Comparing tools to connect your devices in a mesh VPN
Jan 03, 2023
I have a nice little computer in my house which hosts a bunch of services I use. It sits behind a NAT, so I can’t connect directly to it via my public IP address. Hence, I use a cheap cloud instance on DigitalOcean to act as the gateway for my home-server to the internet.
My previous setup was basically a VPN tunnel between a cloud server and my home server, where the cloud server forwarded TCP traffic to my home server, which served all my services.
Lately, I’ve been rebuilding this infrastructure, and one of the things I was due for, is to have all my devices (my cloud server, home server, laptop, phone, etc) connected to each other all the time. Also, it needed to be in a mesh instead of hub-and-spoke, as there was no need for data to go over the internet if I’m home, on the same physical network as my home-server.
I spent a good amount of time trying out a bunch of methods, until settling on one. This post runs through all the options I found, and why I chose what I chose. I won’t go into how to set it up - there should be plenty of articles and documentation on the internet. TLDR: I now use tailscale with a headscale server.
Wireguard
There’s a bunch of ways to do mesh VPN as of writing this. One obvious one is to use Wireguard, which is what I set up first. However, one drawback of it, for my use-case is that peers need an IP address to connect to. Since my IPv4-first ISP puts me behind a NAT, I was unable to do that. So, I had to choose between routing what-could-be local traffic over the internet, or have local peers and only connect to VPN when I’m at home. Neither were good solutions for me.

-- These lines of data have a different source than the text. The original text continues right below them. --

This design comes from an exercise in tuning for small area and a short achievable clock period on the open sky130 flow, not from production work. RTL that was checked went through simulation tests only; none was proved equivalent to the original. The RTL of runs 1 to 3 was laid out without a check of its function. Power is estimated from default activity; no workload was simulated.

`design/flow/config.mk`:
```
export PLATFORM = sky130hd
export DESIGN_NAME = aes_pipe_ctrl
export DESIGN_NICKNAME = aes_pipe_ctrl
export VERILOG_FILES = /design/flow/design.v
export SDC_FILE = /design/flow/constraint.sdc
export NUM_CORES = 4
export LEC_CHECK = 0
export CAP_MARGIN = 20
export CORE_MARGIN = 2
export CORE_UTILIZATION = 40
export SLEW_MARGIN = 20
```
`design/flow/constraint.sdc`:
```
create_clock -name core_clock -period 4.5 [get_ports {ap_clk}]
set_input_delay 0.9000 -clock core_clock [delete_from_list [all_inputs] [get_ports {ap_clk}]]
set_output_delay 0.9000 -clock core_clock [all_outputs]
set_load 0.01 [all_outputs]
```
`design/flow/design.v`:
```
module aes_pipe_ctrl #(
    parameter int DATA_W     = 128,
    parameter int FIFO_DEPTH = 16,
    parameter int KEY_GAP    = 2
) (
    input  logic              ap_clk,
    input  logic              ap_rst,
    input  logic [DATA_W-1:0] in_V_dout,
    input  logic              in_V_empty_n,
    output logic              in_V_read,
    output logic [DATA_W-1:0] out_V_din,
    input  logic              out_V_full_n,
    output logic              out_V_write,
    output logic              key_write,
    output logic [DATA_W-1:0] key_data,
    output logic              text_write,
    output logic [DATA_W-1:0] text_data,
    input  logic [DATA_W-1:0] enc_data,
    input  logic              enc_valid,
    output logic              busy,
    output logic              err
);
    localparam int M  = FIFO_DEPTH - 1;           
    localparam int CW = $clog2(FIFO_DEPTH) + 1;
    function automatic logic [DATA_W-1:0] byte_rev(input logic [DATA_W-1:0] w);
        logic [DATA_W-1:0] r;
        for (int i = 0; i < DATA_W / 8; i++) r[8*i +: 8] = w[DATA_W-8-8*i +: 8];
        byte_rev = r;
    endfunction
    logic st_hdr, st_drain, st_key, st_text;
    logic en_q, text_en_q;                        
    logic [31:0]   rem_cnt;
    logic          rem0_q, rem1_q;                
    logic [1:0]    gap_cnt;
    logic [CW-1:0] in_flight, fifo_cnt, credit;   
    logic          empty_q, one_q, full_q, ge2_q;
    logic [M-1:0]  wr_oh, rd_oh;
    logic [M-1:0][DATA_W-1:0] mem;
    logic [DATA_W-1:0] out_q, head_nx;
    logic rd, hdr_rd, key_rd, text_rd, pop, bad, push, to_mem;
    assign rd      = in_V_empty_n && en_q && !ap_rst;
    assign hdr_rd  = in_V_empty_n && st_hdr && !ap_rst;
    assign key_rd  = in_V_empty_n && st_key && !ap_rst;
    assign text_rd = in_V_empty_n && text_en_q && !ap_rst;
    assign pop     = !empty_q && out_V_full_n && !ap_rst;
    assign bad     = enc_valid && (in_flight == '0 || (full_q && !pop));
    assign push    = enc_valid && !bad;
    assign to_mem  = push && !empty_q && !(one_q && pop);
    assign in_V_read   = rd;
    assign out_V_write = pop;
    assign out_V_din   = out_q;
    logic st_hdr_nx, st_drain_nx, st_key_nx, st_text_nx, text_en_nx, credit_ok_nx;
    logic [CW-1:0] in_flight_nx, fifo_cnt_nx, credit_nx;
    logic [1:0]    gap_nx;
    always_comb begin
        st_hdr_nx   = (st_hdr && !rd) || (st_key && rd && rem0_q) || (st_text && text_rd && rem1_q);
        st_drain_nx = (st_hdr && rd) || (st_drain && in_flight != '0);
        st_key_nx   = (st_drain && in_flight == '0) || (st_key && !rd);
        st_text_nx  = (st_key && rd && !rem0_q) || (st_text && !(text_rd && rem1_q));
        gap_nx      = key_rd ? 2'd2 : (gap_cnt != 2'd0 ? gap_cnt - 2'd1 : 2'd0);
        in_flight_nx = in_flight + CW'(text_rd) - CW'(push);
        fifo_cnt_nx  = fifo_cnt + CW'(push) - CW'(pop);
        credit_nx    = credit + CW'(text_rd) - CW'(pop);
        credit_ok_nx = credit_nx < CW'(FIFO_DEPTH);
        text_en_nx   = st_text_nx && gap_nx == 2'd0 && credit_ok_nx;
    end
    always_comb begin
        head_nx = ge2_q ? '0 : byte_rev(enc_data);
        for (int i = 0; i < M; i++) head_nx = head_nx | ({DATA_W{rd_oh[i] && ge2_q}} & mem[i]);
    end
    always_ff @(posedge ap_clk) begin
        if (ap_rst) begin
            st_hdr     <= 1'b1;
            st_drain   <= 1'b0;
            st_key     <= 1'b0;
            st_text    <= 1'b0;
            en_q       <= 1'b1;
            text_en_q  <= 1'b0;
            rem_cnt    <= '0;
            rem0_q     <= 1'b1;
            rem1_q     <= 1'b0;
            gap_cnt    <= '0;
            in_flight  <= '0;
            fifo_cnt   <= '0;
            credit     <= '0;
            empty_q    <= 1'b1;
            one_q      <= 1'b0;
            full_q     <= 1'b0;
            ge2_q      <= 1'b0;
            wr_oh      <= M'(1);
            rd_oh      <= M'(1);
            busy       <= 1'b0;
            err        <= 1'b0;
            key_write  <= 1'b0;
            text_write <= 1'b0;
            key_data   <= '0;
            text_data  <= '0;
        end else begin
            st_hdr    <= st_hdr_nx;
            st_drain  <= st_drain_nx;
            st_key    <= st_key_nx;
            st_text   <= st_text_nx;
            en_q      <= st_hdr_nx || st_key_nx || text_en_nx;
            text_en_q <= text_en_nx;
            if (hdr_rd) begin
                rem_cnt <= in_V_dout[31:0];
                rem0_q  <= in_V_dout[31:0] == 32'd0;
                rem1_q  <= in_V_dout[31:0] == 32'd1;
            end else if (text_rd) begin
                rem_cnt <= rem_cnt - 32'd1;
                rem0_q  <= rem1_q;
                rem1_q  <= rem_cnt == 32'd2;
            end
            gap_cnt   <= gap_nx;
            in_flight <= in_flight_nx;
            fifo_cnt  <= fifo_cnt_nx;
            credit    <= credit_nx;
            empty_q   <= fifo_cnt_nx == CW'(0);
            one_q     <= fifo_cnt_nx == CW'(1);
            full_q    <= fifo_cnt_nx == CW'(FIFO_DEPTH);
            ge2_q     <= fifo_cnt_nx >= CW'(2);
            if (to_mem) wr_oh <= {wr_oh[M-2:0], wr_oh[M-1]};
            if (pop && ge2_q) rd_oh <= {rd_oh[M-2:0], rd_oh[M-1]};
            busy      <= !st_hdr_nx || in_flight_nx != '0 || fifo_cnt_nx != '0;
            if (bad) err <= 1'b1;
            key_write  <= key_rd;
            text_write <= text_rd;
            if (key_rd) key_data <= byte_rev(in_V_dout);
            if (text_rd) text_data <= byte_rev(in_V_dout);
        end
    end
    always_ff @(posedge ap_clk) begin
        for (int i = 0; i < M; i++)
            if (wr_oh[i] && enc_valid && (!full_q || out_V_full_n)) mem[i] <= byte_rev(enc_data);
    end
    always_ff @(posedge ap_clk) begin
        if (empty_q || out_V_full_n) out_q <= head_nx;
    end
endmodule
```
`design/flow/run.sh`:
```
#!/bin/bash
# synth_recipe.tcl (not shown) runs the flow's synth.tcl, then flattens the netlist and writes it again
# the make line also repeats each setting of config.mk as NAME=value (left out here)
make -C /OpenROAD-flow-scripts/flow DESIGN_CONFIG=/design/flow/config.mk WORK_HOME=/design/flow/orfs CLKGATE_MAP_FILE= SYNTH_SCRIPT=/design/flow/synth_recipe.tcl finish
```
==> results.txt, run 1 <==
- Status: timing/DRC/antenna clean
- # IOs: 651
- Vias per cell: 5.88
- Die ar.: 219,000 um2
- CTS tree: yes
- Synth cell types: 65
- CP most frequent cell: clkdlybuf4s50_1
- DIE WIDTH: about 470 um
- CTS resizes: 0
- Worst R2R Setup Slack: between 1 and 1.5 ns
- Row count: 170
- Yosys Warn Count: 1
- Flop pwr share: 49.9%
- Hold path cells: 2
- Initial core utilization: between 40% and 50%
- Worst Path Required: ~3.6 ns
- Layout cells sized above 1: about 8.8%
- Max-cap violation count: 0
- Minimum clock period: roughly 3.6 ns
- Fill cell total of the finished layout: about 18,000
- Antenna Violating Nets Remaining: 0
- Via count: about 53,000
- Dpl cells: about 8,600
- Synth top area cells: edfxtp_1 (71%), dfxtp_1 (8.2%), a22oi_1 (4.7%)
- Peak supply drop: 0.000470 V
- Multi-input logic area: about 16,000 um2
- Period utilization: between 80% and 90%
- F_max: approximately 0.28 GHz
- Critical Path AT: roughly 2.7 ns
- Final Instance Count excl. Fillers: 9,088
- CP startpoint kind: input port
- Drt drc: 0
- Least-Margin Pin Slew: around 1.2 ns
- GR Overflow Total: 0
- Leak Pwr: approximately 34 nW
- Share of the synthesized area in the top cell type: 71.3%
- Unrepaired setup endpoints after global routing: no
- Min-Delay Endpoint: fifo_cnt[1]
- Syn_area_per_cell: about 16 um2
- Register area share after synthesis: about 80%
- Port buffer count: between 600 and 700
- Primary FF master, synth: edfxtp_1
- Leading area contributor after synthesis: edfxtp_1
- Register Area: about 69,000 um2
- HP Start: ap_rst
- Final Wtd Congestion: between 0.8 and 0.9
- Worst path cell trace: clkdlybuf4s50_1 -> and2b_2 -> nand2_1 -> inv_1 -> clkdlybuf4s50_1
- Delay-heaviest family, CP: buffers and inverters
- Clock slew at reported path FFs: approximately 0.060 ns
- Buf/Inv on CP: 3
- Worst r2r src: in_flight[3]
- Num CTS Buffers: between 200 and 250
- Crit Path Category: input port to primary output
- Std-Cell Core Area: roughly 210,000 um2
- CTS max path bufs: 3
- CP peak stage delay: approximately 0.7 ns
- Synth async-reset ratio: 0%
- Total negative slack: 0 ns
- DR WL/cell: roughly 30 um
- First-pass GRT wire length: roughly 380,000 um
- Crit end category: primary output
- Crit-path slowest cell: clkdlybuf4s50_1
- Cells after synthesis: approximately 5,400
- Initial antenna violation count: 67
- Endpoints failing hold: 0
- CTS Sinks: 2,399
- Critical R2R Capture: one_q
- Total Power Consumption: ~53 mW
- Final WL: 268,000 um
- Power share of the combinational group: about 13%
- Relative slew slack: roughly a fifth
- Initial DRC count: roughly 6,300
- Sw power: 13.0 mW
- Hold buffer count at cts: 0
- Hold WC Path Type: input port to flop
- Pre-CTS setup slack: between 0.5 and 0.6 ns
- Final Max Tran Viols: 0
- Pwr/cell area: 504 nW/um2
- Register-to-Register Path Depth: 14
- Internal power: 39.7 mW
- Clock Tree Root: clkbuf_16
- Die H: around 470 um
- Clock insertion delay at the later pin of the skew report: between 0.8 and 0.9 ns
- H-tree depth: 4
- Final Util: 48.7%
- Worst setup margin: 0.867 ns
- Final setup fails: 0
- Final Skew: about 0.05 ns
- Area delta synth->final: 21.2%
- GRT Total Usage: 23.7%
- Net count after synthesis: around 5,600
- Switching fraction of total power: 24.7%
- EDFF count, synth: 2,048
- Clock share of power: around 38%
- Mapped Area: 86,200 um2
- Critical Path Fanout Max: 11
- Maximum number of pins on one net before global-route repair: 133
- Vias in the first global route: ~52,000
- DP Wirelength: between 100,000 and 150,000 um
- #FFs+latches synth: approximately 2,400
- Nets: between 6,000 and 7,000
- Iteration count of the initial detailed-routing pass: 8
- Setup bufs post-CTS: 0
[cells in the final DEF (no fill, tap or decap), types with 74 or more instances in the layout]
cell type and count:
a221oi_1 79, clkdlybuf4s50_1 649, nand2_1 633, o22a_1 74, nand4_1 100, clkbuf_16 239
nand3_1 404, a22oi_1 535, dfxtp_1 335, a22o_1 144, a222oi_1 162, edfxtp_1 2048
buf_4 84
[state kept, by name, indices dropped and copies added, names as in the netlist, 2 cells and up]
register / cells
mem: 1920
key_data: 128
rem_cnt: 32
gap_cnt: 2
text_data: 128
rd_oh: 15
out_q: 128
credit: 5
in_flight: 5
wr_oh: 15
fifo_cnt: 5
[kinds of logic after synthesis]
family / after synthesis / synth area share (%)
AO/OA/AOI/OAI: 1143 / 10.7
XOR/XNOR: 24 / 0.244
adder cells (fa/ha/maj): 21 / 0.331
buffers and inverters: 394 / 1.77
flip-flops: 2399 / 79.5
multiplexers: 15 / 0.174
AND/OR/NAND/NOR: 1371 / 7.32
[power by group through the flow]
stage	clock, mW	combinational [mW]	sequential (mW)
6_report	19.8	6.68	26.3
5_1_grt	20.9	7.18	26.4
2_1_floorplan	0	2.82	26.8
4_1_cts	20.1	6.74	26.3
3_5_place_dp	0	6.70	26.8
3_3_place_gp	0	6.67	26.7
[worst reg2reg max path: stages, from the launching register on]
cell	delay [ns]
dfxtp_1	0.32
inv_1	0.08
ha_1	0.15
or4b_1	0.52
o211ai_1	0.21
ha_1	0.29
inv_1	0.05
ha_1	0.16
inv_1	0.06
fa_1	0.43
nand2b_1	0.17
a21oi_1	0.16
xnor2_1	0.11
or3_1	0.39
nor3b_1	0.20
[how the worst max path moves through the flow]
stage / to / cells after the start / startpoint / slack (ns)
CTS: in_V_read / 5 / in_V_empty_n / 0.87
finish: in_V_read / 5 / in_V_empty_n / 0.87
global route: in_V_read / 5 / in_V_empty_n / 0.74
detailed placement: ge2_q / 13 / out_V_full_n / 0.56
floorplan: ge2_q / 12 / ap_rst / 0.73
global placement: ge2_q / 13 / out_V_full_n / 0.63
[cell type report]
cell class	count	share of cell area, %
antenna	22	0.0527
clock buffer	279	5.89
clock inverter	159	1.54
inverter	30	0.122
multi-input combinational	2574	15.5
sequential	2399	65.6
tap	2838	3.40
timing repair buffer	787	7.85
[metal layers]
metal | vias to the layer above | part of all wire, % | global-route usage [%] | wire length (um)
met5 | - | 0.14 | 0.0439 | 364
met4 | 60 | 3.5 | 8.48 | 9470
met3 | 482 | 9.4 | 5.58 | 25100
met2 | 2561 | 48 | 39.0 | 129000
met1 | 27500 | 39 | 30.7 | 104000
li1 | 22900 | - | - | -
[cells in the mapped netlist (4+ instances only)]
cell,count
nand2_1,634
mux2i_1,15
nor2_1,71
nand4_1,100
nor2b_1,26
inv_1,27
nand3_1,404
a21o_1,4
o21ai_0,32
dfxtp_1,351
xnor2_1,13
or3_1,6
o211ai_1,6
and3_1,10
a22o_1,144
o22a_1,74
a41oi_1,4
buf_1,62
nand3b_1,4
o22ai_1,16
a21oi_1,31
or4_1,5
a31oi_1,13
a222oi_1,162
xor2_1,11
a221oi_1,79
edfxtp_1,2048
o21a_1,26
nor3_1,40
a22oi_1,535
ha_1,18
and2_1,27
clkbuf_1,295
nor4_1,22
[per-stage QoR]
step / hold slack, ns / area [um2]
final: 0.314 / 105000
after global routing: 0.279 / 104000
after CTS: 0.235 / 104000
after detailed placement: 0.429 / 96700
after global placement: 0.410 / 96700
after floorplan: 0.402 / 86200
==> run 2: changes to the inputs <==
--- a/design/flow/config.mk
+++ b/design/flow/config.mk
@@ -8,4 +8,7 @@
 export CAP_MARGIN = 20
 export CORE_MARGIN = 2
 export CORE_UTILIZATION = 40
+export CTS_BUF_LIST = sky130_fd_sc_hd__clkbuf_4 sky130_fd_sc_hd__clkbuf_8
+export CTS_CLUSTER_SIZE = 30
+export SETUP_SLACK_MARGIN = 2.2
 export SLEW_MARGIN = 20
==> run 2 against run 1 <==
Sequential share of layout area decreased by 1.1 points. First-iteration DRC count up 3.7%. Routed wire length grew 6.2%. Clock skew is 0.069 ns higher. Sequential cell count stayed put. Combinational power grew 6.1%. Synthesized cell count unchanged. Global-route usage rose by 1.2 points. Cell area increased by 2.2%. Largest power group unchanged. Highest routed layer unchanged.
==> results.txt, run 2 <==
- Top post-synthesis cells by count: edfxtp_1 (2,048), nand2_1 (634), a22oi_1 (535)
- Total Power Consumption: 52.8 mW (+0.24%)
- Yosys Warn Count: 1 (unchanged)
- DIE WIDTH: 468 um (unchanged)
- Crit end category: flop
- Primary FF master, synth: edfxtp_1
- Most frequent cells in the layout: edfxtp_1 (2,048), nand2_1 (630), a22oi_1 (535), clkbuf_8 (425), nand3_1 (403)
- Register area share after synthesis: 79.5% (unchanged)
- Row count: 170 (unchanged)
- Most flop-heavy register: mem
- Mapped Area: 86,200 um2 (unchanged)
- H-tree depth: 5 (+1)
- Initial core utilization: 40.2% (unchanged)
- Worst Path Required: 5.38 ns (+1.78 ns)
- Max-cap violation count: 0 (unchanged)
- Worst R2R Setup Slack: 1.42 ns (+0.28 ns)
- Initial antenna violation count: 63 (-6.0%)
- Minimum clock period: 3.08 ns (-0.552 ns)
- Period utilization: 68.5% (-12 points)
- DP Wirelength: 149,000 um (+0.87%)
- Hold buffer count at cts: 0 (unchanged)
- Worst setup margin: 1.42 ns (+0.552 ns)
- Register Area: 69,000 um2 (+0.53%)
- Std-Cell Core Area: 214,000 um2 (unchanged)
- Iteration count of the initial detailed-routing pass: 9 (+1)
- CTS max path bufs: 4 (+1)
- Nets: 6,598 (+4.6%)
- Synth cell types: 65 (unchanged)
- Fill cell total of the finished layout: 18,000 (+0.29%)
- Leading area contributor after synthesis: edfxtp_1
- Clock Tree Root: clkbuf_8
- Leak Pwr: 36.6 nW (+6.5%)
- Initial DRC count: 6,580 (+3.7%)
- Commonest non-fill, non-tap cell in the layout: edfxtp_1
- Unrepaired setup endpoints after global routing: yes
- Pre-CTS setup slack: 0.649 ns (+0.0904 ns)
- Share of the synthesized area in the top cell type: 71.3% (unchanged)
- # IOs: 651 (unchanged)
- Vias per cell: 5.86 (-0.28%)
- Status: timing/DRC/antenna clean
- Clock insertion delay at the later pin of the skew report: 1.09 ns (+0.21 ns)
- Count leader, synth: edfxtp_1
- CTS Sinks: 2,399 (unchanged)
- Crit Path Category: flop to flop
- Final Wtd Congestion: 0.855 (+3.7%)
- Final Max Tran Viols: 0 (unchanged)
- GRT Total Usage: 24.9% (+1.2 points)
- Vias in the first global route: 53,700 (+4.2%)
- Synth async-reset ratio: 0% (unchanged)
- Final WL: 284,000 um (+6.2%)
- Critical Path AT: 3.96 ns (+1.23 ns)
- Antenna Violating Nets Remaining: 0 (unchanged)
- Hold WC Path Type: input port to flop
- Critical Path Fanout Max: 3 (-8)
- First-pass GRT wire length: 393,000 um (+4.3%)
- EDFF count, synth: 2,048 (unchanged)
- Synth top area cells: edfxtp_1 (71%), dfxtp_1 (8.2%), a22oi_1 (4.7%)
- #FFs+latches synth: 2,399 (unchanged)
- Die ar.: 219,000 um2 (unchanged)
- F_max: 0.325 GHz (+18%)
- Num CTS Buffers: 402 (+71%)
- Clock slew at reported path FFs: 0.06 ns (about the same)
- Syn_area_per_cell: 16.1 um2 (unchanged)
- Final setup fails: 0 (unchanged)
- Total negative slack: 0 ns (unchanged)
- Port buffer count: 650 (unchanged)
- Peak supply drop: 0.000340 V (-28%)
- DR WL/cell: 29.9 um (+1.7%)
- Endpoints failing hold: 0 (unchanged)
- Relative slew slack: 27.6% (+8.7 points)
- GR Overflow Total: 0 (unchanged)
- Layout cells sized above 1: 25.0% (+16 points)
- Multi-input logic area: 16,600 um2 (+2.2%)
- Max reg flops: 1,920 (unchanged)
- Maximum number of pins on one net before global-route repair: 162 (+22%)
- Area delta synth->final: 23.9%
- Die H: 468 um (unchanged)
- CP startpoint kind: flop
- CTS tree: yes
- Net count after synthesis: 5,649 (unchanged)
- Drt drc: 0 (unchanged)
- Cells after synthesis: 5,367 (unchanged)
- Final Skew: 0.117 ns (+0.0686 ns)
- Via count: 55,600 (+4.1%)
- Least-Margin Pin Slew: 1.09 ns (-0.130 ns)
- Pwr/cell area: 495 nW/um2 (-1.9%)
## run 2: cell counts after synthesis
No cell type changed its count.
## run 2: kinds of logic (layout without fill, tap and decap cells)
logic type,count (synthesis),after routing,synth area share (%)
DFF,2399,2399,79.5
and+or+nand+nor,1371,1376,7.32
AOI/OAI and AO/OA,1143,1143,10.7
buffers and inverters,394,1639,1.77
xor gates and xnor gates,24,24,0.244
adders and majority gates,21,21,0.331
muxes,15,15,0.174
other,0,33,0
## run 2: per-layer routing
metal / vias up / part of all wire, % / global-route usage [%]
met5: - / 0.12 / 0
met4: 56 / 4.1 / 10.7
met3: 571 / 9.9 / 5.85
met2: 3088 / 48 / 40.7
met1: 28400 / 38 / 31.7
li1: 23500 / - / -
## run 2: critical path, cell delays in order (launching register included)
cell,delay (ns)
dfxtp_2,0.32
inv_2,0.07
ha_4,0.11
or4b_4,0.46
o211ai_1,0.14
ha_2,0.32
inv_2,0.06
ha_4,0.13
inv_2,0.04
fa_2,0.35
nand2b_4,0.16
a21oi_4,0.14
xnor2_2,0.12
or3_4,0.36
and2_4,0.17
## run 2: final timing paths
kind | start | to | depth (start not counted)
worst max-delay path | in_flight[2] | ge2_q | 14
worst min-delay path | ap_rst | st_drain | 2
worst max register to register | in_flight[2] | ge2_q | 14
worst min register to register | gap_cnt[0] | gap_cnt[0] | 1
## run 2: where the power goes
group	leakage [nW]	internal, mW	switching (mW)
logic	10.8	2.63	4.46
registers	21.6	25.7	0.462
clock network	4.25	11.0	8.64
total	36.6	39.3	13.6
## run 2: metrics by stage
| stage | area, um2 | hold WS [ns] | util (%) | instances |
|---|---|---|---|---|
| finish | 107000 | 0.229 | 49.8 | 9488 |
| global route | 107000 | 0.174 | 49.8 | 9472 |
| CTS | 106000 | 0.116 | 49.4 | 9387 |
| detailed placement | 96600 | 0.417 | 45.1 | 8616 |
| global placement | 96600 | 0.410 | 45.1 | 8616 |
| floorplan | 86300 | 0.402 | - | 5367 |
## run 2: timing repair
action                                   CTS  global route
buffers inserted                          60            66
pin swaps                                 29            25
gates cloned                               6             2
endpoints found under the hold margin      0             0
resized for setup                       2277            43
endpoints found under the setup margin  1267           557
## run 2: layout make-up
type                       instances  area share, %
antenna                           33         0.0773
clock buffer                     535           6.25
clock inverter                   170           1.30
inverter                          30          0.131
multi-input combinational       2579           15.5
sequential                      2399           64.6
tap                             2838           3.32
timing repair buffer             904           8.85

This wonderful post by Jordan Whited uses a STUN mechanism to do IP discovery with wireguard, but I don’t want to take on the burden on compiling CoreDNS every time I perform upgrades. If that’s something you’re okay with, I’d highly suggest giving it a try - it’s exceptionally neat.
Netmaker
Netmaker is another wonderful tool, which is very performant and incredibly easy to set up. It even includes a web-app where you can manage all the nodes. I would recommend this if you don’t want your phone to be a part of the mesh. Netmaker uses its own netclient
to connect nodes, and there’s no such client for Android/iOS, as of writing this. You can technically add a phone as an ‘external device’ via wireguard, but then the phone always uses a specific ingress server to access the VPN, and won’t connect directly to a node even when on the same physical network.
Tailscale/Headscale
Tailscale is one of the popular Mesh-VPN services providers. It’s built on top of wireguard, and uses its own coordination servers to keep track of your devices (a very good write-up of how it does that here). It has a very stable android client which has worked without issues for me. And more importantly, the official open-source clients support the third-party open-source coordination server, headscale, which I use. The official tailscale server is not open-source, but headscale hasn’t given me any issues yet. Tailscale isn’t the most performant option out there, but it has been very reliable in maintaining a connection between devices even when they hop between networks (sometimes spotty LTE). I hear the performance is gonna increase soon too, so that’s nice.
Also: Nebula, ZeroTier
Two more tools need to be mentioned here.
Nebula is developed by Slack, and builds a similar mesh overlay network. It seems simpler in design, however I had a hard time with the Android client, which sometimes would just not form connections. It could have been just a momentary bug, or a configuration error, but I moved past it very quickly. YMMV.
Zerotier is very similar to Tailscale too. It uses its own custom protocol instead of wireguard, and works in a similar way. Zerotier’s controller server is open source, and can be self-hosted. In my testing, it took longer to reconnect after a network change, and also took more time to figure out the optimal route to a peer, but otherwise it behaved quite the same. It was more performant than tailscale though, with lower ping-times and higher transfer speeds locally (albeit with more packet loss). I would have been happy with it too, and might try it again if tailscale fucks up at some point. So far, I went with tailscale mostly because of the trusted wireguard as base, and reliability of clients handling reconnections.